* Work task *
Provide again, from the entries below, every line from the one containing "-- worst max" through the one containing "margin | 2569 |", exactly as written, and no other line.

* Material supplied *
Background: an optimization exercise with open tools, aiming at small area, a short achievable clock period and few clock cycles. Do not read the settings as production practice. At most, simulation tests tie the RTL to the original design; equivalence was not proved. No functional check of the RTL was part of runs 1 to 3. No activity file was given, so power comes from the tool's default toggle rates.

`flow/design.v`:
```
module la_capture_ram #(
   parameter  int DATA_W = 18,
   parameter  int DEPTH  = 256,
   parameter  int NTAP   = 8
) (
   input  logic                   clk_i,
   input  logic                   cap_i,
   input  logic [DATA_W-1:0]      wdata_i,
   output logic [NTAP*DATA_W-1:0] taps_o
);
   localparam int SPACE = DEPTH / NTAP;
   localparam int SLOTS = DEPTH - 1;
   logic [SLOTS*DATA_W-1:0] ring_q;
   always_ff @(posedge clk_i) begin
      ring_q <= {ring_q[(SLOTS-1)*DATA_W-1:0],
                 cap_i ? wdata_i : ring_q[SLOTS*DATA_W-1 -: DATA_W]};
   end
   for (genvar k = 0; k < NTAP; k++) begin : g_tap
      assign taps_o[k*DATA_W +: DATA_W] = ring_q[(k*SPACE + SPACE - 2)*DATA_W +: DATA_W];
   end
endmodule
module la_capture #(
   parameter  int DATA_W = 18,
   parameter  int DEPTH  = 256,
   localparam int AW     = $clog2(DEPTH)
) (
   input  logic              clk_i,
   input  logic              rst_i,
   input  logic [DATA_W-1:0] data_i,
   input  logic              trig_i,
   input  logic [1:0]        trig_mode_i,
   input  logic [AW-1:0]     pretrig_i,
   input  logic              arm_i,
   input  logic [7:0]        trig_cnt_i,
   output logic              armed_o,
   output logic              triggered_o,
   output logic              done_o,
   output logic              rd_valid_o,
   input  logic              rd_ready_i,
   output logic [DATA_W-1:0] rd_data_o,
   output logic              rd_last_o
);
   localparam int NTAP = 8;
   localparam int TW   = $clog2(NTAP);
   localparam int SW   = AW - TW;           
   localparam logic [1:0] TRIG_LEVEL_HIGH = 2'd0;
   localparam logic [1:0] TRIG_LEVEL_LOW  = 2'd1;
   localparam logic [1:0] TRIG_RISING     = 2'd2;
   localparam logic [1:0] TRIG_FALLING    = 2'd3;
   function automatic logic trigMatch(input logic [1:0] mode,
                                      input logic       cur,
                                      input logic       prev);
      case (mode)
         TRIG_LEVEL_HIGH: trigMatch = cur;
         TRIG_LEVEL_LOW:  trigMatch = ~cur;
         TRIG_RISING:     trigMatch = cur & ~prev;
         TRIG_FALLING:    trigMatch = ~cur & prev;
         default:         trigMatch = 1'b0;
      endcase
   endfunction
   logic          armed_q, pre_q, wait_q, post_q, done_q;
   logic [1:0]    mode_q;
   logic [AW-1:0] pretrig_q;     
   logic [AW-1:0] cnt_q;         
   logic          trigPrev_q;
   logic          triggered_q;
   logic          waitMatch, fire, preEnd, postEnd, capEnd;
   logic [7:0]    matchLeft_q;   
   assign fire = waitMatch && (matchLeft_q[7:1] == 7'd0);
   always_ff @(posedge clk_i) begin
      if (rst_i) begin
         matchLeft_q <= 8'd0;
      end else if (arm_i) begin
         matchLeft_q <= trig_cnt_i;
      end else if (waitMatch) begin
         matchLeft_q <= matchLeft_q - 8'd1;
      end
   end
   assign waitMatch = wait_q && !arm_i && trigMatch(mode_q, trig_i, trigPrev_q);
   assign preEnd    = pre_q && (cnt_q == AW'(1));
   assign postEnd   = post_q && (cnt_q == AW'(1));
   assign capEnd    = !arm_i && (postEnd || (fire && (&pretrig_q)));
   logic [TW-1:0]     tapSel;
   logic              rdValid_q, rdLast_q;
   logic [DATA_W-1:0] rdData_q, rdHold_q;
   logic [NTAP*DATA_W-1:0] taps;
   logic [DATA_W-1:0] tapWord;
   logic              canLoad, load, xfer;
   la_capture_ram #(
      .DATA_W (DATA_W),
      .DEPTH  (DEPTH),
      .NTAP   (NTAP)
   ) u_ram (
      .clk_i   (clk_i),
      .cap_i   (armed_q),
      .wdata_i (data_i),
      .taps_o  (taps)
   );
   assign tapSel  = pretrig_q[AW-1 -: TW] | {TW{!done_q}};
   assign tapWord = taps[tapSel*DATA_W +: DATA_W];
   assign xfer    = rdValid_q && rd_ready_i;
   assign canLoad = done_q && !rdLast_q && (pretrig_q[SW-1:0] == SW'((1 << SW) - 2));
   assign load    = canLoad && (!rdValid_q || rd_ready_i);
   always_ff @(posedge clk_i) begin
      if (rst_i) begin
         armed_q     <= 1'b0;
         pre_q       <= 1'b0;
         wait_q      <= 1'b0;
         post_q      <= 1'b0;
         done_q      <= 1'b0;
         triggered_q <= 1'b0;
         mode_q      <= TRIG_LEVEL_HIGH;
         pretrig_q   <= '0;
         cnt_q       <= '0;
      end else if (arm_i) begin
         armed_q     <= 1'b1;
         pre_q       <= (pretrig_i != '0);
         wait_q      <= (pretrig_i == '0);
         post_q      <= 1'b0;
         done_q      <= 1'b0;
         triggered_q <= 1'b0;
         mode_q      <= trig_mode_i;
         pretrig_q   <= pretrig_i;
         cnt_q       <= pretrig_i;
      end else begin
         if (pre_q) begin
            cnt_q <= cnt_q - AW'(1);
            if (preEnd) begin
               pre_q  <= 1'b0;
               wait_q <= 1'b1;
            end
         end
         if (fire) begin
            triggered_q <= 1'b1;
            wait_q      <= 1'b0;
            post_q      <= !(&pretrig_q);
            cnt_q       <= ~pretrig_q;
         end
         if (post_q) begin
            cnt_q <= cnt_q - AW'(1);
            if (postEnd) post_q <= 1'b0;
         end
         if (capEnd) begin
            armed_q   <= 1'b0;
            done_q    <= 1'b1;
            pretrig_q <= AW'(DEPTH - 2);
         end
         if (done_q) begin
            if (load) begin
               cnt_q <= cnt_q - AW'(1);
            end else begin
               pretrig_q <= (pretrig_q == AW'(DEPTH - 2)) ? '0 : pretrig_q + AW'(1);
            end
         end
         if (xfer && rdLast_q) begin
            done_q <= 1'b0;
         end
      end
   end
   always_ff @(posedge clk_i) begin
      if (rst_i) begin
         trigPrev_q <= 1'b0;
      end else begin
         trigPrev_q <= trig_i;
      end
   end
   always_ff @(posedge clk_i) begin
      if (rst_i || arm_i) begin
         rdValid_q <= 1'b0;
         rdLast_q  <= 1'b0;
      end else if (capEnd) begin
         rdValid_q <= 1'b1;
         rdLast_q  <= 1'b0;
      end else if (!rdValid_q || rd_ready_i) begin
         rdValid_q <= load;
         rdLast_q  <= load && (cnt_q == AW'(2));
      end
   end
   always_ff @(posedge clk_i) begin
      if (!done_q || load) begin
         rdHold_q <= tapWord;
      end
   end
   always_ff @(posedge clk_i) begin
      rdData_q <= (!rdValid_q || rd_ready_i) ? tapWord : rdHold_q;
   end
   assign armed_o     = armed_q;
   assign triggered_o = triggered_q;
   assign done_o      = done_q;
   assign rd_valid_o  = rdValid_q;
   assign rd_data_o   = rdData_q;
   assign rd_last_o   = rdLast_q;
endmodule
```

--

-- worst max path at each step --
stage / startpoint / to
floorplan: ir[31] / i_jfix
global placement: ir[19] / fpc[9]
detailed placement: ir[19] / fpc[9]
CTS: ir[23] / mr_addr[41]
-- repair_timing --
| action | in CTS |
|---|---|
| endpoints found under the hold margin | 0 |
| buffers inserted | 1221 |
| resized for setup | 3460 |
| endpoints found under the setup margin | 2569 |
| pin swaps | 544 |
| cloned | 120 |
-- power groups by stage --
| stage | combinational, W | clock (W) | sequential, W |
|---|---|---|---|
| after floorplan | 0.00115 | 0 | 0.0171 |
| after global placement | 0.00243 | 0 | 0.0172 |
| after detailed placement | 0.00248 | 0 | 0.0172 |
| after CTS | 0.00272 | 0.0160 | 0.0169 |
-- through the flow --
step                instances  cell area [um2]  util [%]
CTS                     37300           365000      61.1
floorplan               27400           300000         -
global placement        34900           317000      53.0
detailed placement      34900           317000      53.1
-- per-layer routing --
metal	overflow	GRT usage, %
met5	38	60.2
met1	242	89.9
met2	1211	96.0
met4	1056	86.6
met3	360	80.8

* Response below *
-- worst max path at each step --
stage / startpoint / to
floorplan: ir[31] / i_jfix
global placement: ir[19] / fpc[9]
detailed placement: ir[19] / fpc[9]
CTS: ir[23] / mr_addr[41]
-- repair_timing --
| action | in CTS |
|---|---|
| endpoints found under the hold margin | 0 |
| buffers inserted | 1221 |
| resized for setup | 3460 |
| endpoints found under the setup margin | 2569 |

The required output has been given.